The entries follow. Copy every line in which "reach" appears.

########################################

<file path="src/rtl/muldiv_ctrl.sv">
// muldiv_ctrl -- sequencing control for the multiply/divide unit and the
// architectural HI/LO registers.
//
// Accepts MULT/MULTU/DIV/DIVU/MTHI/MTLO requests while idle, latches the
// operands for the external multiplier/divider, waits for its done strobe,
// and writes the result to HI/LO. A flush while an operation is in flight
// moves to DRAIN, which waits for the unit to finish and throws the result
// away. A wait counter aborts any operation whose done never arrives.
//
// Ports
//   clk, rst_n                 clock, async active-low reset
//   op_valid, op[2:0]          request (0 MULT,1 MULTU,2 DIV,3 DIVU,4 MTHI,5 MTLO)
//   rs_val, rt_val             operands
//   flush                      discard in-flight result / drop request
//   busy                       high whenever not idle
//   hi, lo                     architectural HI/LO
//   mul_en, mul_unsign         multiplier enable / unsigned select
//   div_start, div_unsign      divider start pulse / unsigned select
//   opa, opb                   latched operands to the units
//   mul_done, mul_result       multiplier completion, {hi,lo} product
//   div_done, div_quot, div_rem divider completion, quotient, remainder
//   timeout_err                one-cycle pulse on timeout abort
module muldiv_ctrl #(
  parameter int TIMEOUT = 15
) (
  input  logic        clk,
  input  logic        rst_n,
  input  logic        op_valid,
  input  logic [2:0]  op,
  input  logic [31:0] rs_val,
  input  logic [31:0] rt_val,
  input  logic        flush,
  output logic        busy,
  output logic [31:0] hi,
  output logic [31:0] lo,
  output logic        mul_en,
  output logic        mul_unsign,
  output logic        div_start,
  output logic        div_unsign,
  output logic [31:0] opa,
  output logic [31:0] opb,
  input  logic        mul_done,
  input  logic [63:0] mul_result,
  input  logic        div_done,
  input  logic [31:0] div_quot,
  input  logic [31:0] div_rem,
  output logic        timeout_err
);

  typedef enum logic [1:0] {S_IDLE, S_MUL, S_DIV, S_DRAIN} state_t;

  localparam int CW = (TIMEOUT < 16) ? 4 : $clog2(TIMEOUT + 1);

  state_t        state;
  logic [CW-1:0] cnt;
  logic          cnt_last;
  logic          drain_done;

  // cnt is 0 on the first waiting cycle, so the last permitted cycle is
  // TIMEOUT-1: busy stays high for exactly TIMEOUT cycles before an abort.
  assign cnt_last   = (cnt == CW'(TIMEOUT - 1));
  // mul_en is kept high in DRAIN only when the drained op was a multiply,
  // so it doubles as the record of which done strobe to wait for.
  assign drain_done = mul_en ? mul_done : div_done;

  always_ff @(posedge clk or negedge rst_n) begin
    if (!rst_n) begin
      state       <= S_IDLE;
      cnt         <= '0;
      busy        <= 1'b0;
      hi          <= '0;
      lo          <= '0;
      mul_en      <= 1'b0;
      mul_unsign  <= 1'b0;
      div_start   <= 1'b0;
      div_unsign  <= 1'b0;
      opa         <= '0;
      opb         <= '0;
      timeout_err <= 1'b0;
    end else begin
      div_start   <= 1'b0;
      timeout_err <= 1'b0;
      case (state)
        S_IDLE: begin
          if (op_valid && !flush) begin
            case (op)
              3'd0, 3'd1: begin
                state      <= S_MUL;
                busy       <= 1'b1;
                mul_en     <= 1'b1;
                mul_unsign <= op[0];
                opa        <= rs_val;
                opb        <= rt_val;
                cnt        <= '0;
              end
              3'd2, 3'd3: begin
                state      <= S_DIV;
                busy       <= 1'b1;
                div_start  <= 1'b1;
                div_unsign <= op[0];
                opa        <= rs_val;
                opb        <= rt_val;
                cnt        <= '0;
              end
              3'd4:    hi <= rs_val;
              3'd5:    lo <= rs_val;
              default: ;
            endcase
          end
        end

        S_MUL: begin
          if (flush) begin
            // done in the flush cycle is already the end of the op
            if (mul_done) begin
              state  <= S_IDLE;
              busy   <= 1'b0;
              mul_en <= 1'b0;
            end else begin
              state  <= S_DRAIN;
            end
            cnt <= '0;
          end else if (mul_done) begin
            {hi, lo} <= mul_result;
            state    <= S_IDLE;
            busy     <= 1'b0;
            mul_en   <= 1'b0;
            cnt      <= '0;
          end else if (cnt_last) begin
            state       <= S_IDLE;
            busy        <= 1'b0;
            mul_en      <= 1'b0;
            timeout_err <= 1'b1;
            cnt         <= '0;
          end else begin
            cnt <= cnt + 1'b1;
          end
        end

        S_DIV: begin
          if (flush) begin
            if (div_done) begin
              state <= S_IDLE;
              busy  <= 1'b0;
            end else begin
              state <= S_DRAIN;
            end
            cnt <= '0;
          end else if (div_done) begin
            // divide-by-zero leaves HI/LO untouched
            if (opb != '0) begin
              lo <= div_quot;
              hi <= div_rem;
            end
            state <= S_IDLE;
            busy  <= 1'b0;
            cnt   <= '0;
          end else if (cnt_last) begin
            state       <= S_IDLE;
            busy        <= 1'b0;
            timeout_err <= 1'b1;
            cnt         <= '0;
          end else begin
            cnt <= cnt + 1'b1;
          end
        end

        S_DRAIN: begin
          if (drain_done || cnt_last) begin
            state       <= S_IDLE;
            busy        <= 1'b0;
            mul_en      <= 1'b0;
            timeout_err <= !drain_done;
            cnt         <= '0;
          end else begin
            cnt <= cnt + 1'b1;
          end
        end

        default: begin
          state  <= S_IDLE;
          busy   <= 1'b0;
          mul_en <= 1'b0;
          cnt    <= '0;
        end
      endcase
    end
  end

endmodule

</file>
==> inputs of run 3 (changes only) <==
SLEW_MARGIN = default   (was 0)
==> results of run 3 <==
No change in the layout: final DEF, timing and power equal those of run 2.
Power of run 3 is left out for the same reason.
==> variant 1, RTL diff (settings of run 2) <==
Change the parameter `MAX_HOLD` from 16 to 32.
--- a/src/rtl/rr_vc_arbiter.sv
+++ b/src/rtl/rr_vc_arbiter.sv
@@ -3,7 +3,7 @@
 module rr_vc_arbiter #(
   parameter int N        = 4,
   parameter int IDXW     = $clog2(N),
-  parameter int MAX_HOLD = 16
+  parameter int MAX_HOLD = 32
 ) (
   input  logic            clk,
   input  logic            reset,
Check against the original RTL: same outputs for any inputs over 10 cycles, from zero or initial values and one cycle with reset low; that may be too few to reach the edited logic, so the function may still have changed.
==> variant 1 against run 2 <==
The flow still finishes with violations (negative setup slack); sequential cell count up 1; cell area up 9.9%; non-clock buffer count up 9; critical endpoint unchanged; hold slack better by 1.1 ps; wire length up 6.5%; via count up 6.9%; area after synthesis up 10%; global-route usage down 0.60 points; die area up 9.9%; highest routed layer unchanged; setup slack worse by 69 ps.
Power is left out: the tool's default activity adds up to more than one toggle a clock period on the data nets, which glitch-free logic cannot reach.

########################################

> _OUTPUT OF THE TASK_
Check against the original RTL: same outputs for any inputs over 10 cycles, from zero or initial values and one cycle with reset low; that may be too few to reach the edited logic, so the function may still have changed.
Power is left out: the tool's default activity adds up to more than one toggle a clock period on the data nets, which glitch-free logic cannot reach.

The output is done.